OK Solberg:I was afraid she was gonna show the clerk pictures, but just then she says, do you have a pen? The nice young clerk hands her a pen. It looks like she's gonna start to write, but the pen is frozen in mid air. She says, and and what is today? The clerk says March 19.
OK Solberg:Oh, oh, sure. It's my best friend Hattie's birthday today. I'm gonna have to remember to call her. She and I graduated high school together, you know. I'd like to tell you when, but then you'd know my age.
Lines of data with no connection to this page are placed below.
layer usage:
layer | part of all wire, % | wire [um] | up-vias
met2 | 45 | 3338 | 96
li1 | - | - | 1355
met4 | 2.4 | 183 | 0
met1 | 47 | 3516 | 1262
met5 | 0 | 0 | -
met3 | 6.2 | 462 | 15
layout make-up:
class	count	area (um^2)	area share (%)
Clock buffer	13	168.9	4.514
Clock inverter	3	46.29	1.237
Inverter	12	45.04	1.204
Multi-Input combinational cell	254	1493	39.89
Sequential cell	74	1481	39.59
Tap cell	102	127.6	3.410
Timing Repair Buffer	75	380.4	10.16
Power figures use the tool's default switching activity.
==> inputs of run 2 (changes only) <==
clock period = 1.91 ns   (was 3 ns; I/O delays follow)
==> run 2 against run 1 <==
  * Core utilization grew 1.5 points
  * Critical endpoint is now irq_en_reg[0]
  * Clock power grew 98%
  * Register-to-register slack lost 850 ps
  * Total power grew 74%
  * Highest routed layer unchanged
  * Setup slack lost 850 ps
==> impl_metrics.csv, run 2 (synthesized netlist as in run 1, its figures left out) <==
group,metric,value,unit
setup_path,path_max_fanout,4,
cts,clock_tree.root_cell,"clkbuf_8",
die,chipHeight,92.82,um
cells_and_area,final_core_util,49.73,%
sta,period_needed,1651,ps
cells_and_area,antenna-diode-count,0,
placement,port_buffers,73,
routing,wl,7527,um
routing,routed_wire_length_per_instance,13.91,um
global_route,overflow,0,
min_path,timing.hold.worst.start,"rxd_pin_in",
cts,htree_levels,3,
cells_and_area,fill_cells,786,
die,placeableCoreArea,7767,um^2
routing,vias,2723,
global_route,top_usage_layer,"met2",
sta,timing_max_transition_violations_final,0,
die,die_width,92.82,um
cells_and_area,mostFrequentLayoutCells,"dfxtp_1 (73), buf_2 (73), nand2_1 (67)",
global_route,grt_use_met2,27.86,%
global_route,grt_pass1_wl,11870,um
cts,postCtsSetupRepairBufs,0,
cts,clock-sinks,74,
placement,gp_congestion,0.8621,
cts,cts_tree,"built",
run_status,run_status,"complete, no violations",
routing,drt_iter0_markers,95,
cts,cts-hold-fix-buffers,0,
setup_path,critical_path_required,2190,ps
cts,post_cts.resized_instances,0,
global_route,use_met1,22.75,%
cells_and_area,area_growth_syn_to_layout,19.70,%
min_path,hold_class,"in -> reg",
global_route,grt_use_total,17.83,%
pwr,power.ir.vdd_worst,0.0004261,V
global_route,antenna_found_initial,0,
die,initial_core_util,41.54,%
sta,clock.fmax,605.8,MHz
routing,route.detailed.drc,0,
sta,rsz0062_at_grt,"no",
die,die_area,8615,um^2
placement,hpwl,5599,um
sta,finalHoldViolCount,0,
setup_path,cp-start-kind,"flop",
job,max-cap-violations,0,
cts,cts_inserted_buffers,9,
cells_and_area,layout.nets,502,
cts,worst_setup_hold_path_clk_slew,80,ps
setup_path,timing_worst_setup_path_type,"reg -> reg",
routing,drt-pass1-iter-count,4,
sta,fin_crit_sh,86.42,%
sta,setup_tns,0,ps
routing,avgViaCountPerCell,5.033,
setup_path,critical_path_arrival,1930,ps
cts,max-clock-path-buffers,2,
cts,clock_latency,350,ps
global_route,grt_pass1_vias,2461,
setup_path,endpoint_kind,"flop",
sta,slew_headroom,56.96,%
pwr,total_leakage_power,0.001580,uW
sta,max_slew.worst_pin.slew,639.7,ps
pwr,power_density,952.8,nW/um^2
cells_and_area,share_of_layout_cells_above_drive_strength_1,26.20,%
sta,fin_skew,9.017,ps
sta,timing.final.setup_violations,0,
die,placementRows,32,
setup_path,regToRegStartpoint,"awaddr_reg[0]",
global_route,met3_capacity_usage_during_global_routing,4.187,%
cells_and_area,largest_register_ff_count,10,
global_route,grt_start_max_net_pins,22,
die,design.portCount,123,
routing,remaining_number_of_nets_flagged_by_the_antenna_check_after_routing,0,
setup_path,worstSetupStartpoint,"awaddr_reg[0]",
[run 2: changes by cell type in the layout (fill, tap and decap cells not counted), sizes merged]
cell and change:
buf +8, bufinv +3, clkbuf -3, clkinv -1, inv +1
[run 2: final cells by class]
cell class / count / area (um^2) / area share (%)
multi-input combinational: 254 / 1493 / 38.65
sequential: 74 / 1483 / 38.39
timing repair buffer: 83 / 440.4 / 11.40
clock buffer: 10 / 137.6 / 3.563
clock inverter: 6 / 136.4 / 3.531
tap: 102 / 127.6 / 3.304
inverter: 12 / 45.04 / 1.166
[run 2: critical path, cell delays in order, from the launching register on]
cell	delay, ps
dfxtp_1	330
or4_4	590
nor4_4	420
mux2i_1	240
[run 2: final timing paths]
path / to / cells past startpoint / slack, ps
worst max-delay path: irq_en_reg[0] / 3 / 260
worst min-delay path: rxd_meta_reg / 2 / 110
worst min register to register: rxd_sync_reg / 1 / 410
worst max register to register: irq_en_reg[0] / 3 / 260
OK Solberg:And she laughs like a chicken cackling after she laid a double yoked egg. She gets the date written down. She writes Albertsons in the neatest penmanship I've ever seen. It looks like calligraphy, but that hand was moving as slow as a melting glacier in the Swiss Alps. She got Albertsons written and then then she stops.
OK Solberg:And the total amount of my purchase is how much again? The clerk tells her, $43.37. Oh, the lady smiles. Would it be alright if I wrote it for 40 over? I wanna stop at Valley Drug and get Hattie a birthday present.
OK Solberg:The clerk nods her head and the transaction is finally complete. But now all the stuff has to go back into her purse and it's one at a time not by handfuls. Anyway anyway, I didn't say a word. I was really learning patience. I got my stuff, walked out the door, and headed to the post office.
OK Solberg:I got there and guys you'll never believe it. Not one parking space, not one. I drove around the block again and again and again 3 times. Not a park and play space anywhere. Now in the trips around the block, I saw people sitting in their car reading the mail that they just picked up out of their box smiling and not having a care in the world.
OK Solberg:Now I don't want to exaggerate, but when I got home my lovely wife looks at me and says, where you been? You just had to go to the store and post office. It couldn't have taken that long. I smiled and I didn't say a word, but I will tell you this, I'll never pray for patience again. Thy end.
OK Solberg:This is a fiction story. It didn't really happen. It really didn't happen, but it could have.